== Data
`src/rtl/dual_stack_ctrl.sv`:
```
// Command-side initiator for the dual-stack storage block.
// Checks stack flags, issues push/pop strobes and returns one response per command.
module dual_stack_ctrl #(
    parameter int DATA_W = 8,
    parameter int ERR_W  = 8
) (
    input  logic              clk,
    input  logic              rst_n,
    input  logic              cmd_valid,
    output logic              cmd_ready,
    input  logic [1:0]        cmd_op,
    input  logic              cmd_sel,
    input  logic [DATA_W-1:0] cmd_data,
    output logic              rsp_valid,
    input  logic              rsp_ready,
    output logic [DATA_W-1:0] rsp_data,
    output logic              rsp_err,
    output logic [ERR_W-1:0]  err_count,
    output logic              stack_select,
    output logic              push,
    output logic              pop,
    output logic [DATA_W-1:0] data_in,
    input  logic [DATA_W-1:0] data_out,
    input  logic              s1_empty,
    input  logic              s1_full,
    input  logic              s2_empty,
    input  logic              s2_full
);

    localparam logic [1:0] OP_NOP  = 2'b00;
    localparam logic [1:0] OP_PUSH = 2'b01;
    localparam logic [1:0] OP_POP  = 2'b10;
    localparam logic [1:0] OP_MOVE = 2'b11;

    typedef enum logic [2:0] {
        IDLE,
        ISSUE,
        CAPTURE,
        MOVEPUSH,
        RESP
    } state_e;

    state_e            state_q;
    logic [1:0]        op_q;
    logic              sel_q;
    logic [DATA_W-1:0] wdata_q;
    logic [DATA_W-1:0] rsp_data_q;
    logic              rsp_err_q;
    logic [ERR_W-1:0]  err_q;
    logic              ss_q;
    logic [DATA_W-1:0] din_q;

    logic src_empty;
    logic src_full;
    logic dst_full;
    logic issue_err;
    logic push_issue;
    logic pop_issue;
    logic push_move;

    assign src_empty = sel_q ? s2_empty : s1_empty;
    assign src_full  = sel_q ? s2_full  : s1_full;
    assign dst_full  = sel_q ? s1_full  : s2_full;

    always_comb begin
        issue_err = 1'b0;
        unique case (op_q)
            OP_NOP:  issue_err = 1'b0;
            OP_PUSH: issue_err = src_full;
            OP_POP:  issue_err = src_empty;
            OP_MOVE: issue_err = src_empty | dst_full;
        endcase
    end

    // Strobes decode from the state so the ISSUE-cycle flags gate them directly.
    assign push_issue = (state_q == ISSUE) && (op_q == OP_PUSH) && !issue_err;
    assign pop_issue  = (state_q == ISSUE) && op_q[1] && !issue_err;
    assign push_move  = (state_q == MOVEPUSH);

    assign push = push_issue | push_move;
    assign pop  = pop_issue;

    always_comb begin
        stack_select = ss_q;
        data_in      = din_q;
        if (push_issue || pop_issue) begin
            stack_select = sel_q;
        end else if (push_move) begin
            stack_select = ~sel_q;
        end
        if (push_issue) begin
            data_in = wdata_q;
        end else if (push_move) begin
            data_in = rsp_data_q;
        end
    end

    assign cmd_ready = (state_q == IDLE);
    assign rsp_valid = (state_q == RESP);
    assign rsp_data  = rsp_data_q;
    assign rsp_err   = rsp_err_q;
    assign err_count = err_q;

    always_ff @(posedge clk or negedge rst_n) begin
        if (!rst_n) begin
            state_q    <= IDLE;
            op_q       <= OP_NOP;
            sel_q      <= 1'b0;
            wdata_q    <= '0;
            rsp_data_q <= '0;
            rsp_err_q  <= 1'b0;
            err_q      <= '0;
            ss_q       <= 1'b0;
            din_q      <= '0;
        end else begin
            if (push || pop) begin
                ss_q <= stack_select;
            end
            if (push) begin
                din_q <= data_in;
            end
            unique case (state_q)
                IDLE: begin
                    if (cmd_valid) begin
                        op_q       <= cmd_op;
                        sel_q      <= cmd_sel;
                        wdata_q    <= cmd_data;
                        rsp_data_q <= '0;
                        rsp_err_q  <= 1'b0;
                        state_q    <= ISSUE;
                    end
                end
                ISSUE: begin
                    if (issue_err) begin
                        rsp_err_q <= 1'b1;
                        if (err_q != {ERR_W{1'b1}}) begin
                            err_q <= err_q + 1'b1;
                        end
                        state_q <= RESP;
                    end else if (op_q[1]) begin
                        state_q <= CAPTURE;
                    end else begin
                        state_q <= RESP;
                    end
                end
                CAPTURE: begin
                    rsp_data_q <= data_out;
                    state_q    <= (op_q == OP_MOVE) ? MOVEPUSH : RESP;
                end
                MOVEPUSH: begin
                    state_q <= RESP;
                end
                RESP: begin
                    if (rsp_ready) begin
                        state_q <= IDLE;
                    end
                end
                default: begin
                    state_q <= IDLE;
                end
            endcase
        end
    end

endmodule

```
====
## Work item
Where in the records above does the word "CAPTURE" appear? Copy each line that holds it.

## Output below
        CAPTURE,
                        state_q <= CAPTURE;
                CAPTURE: begin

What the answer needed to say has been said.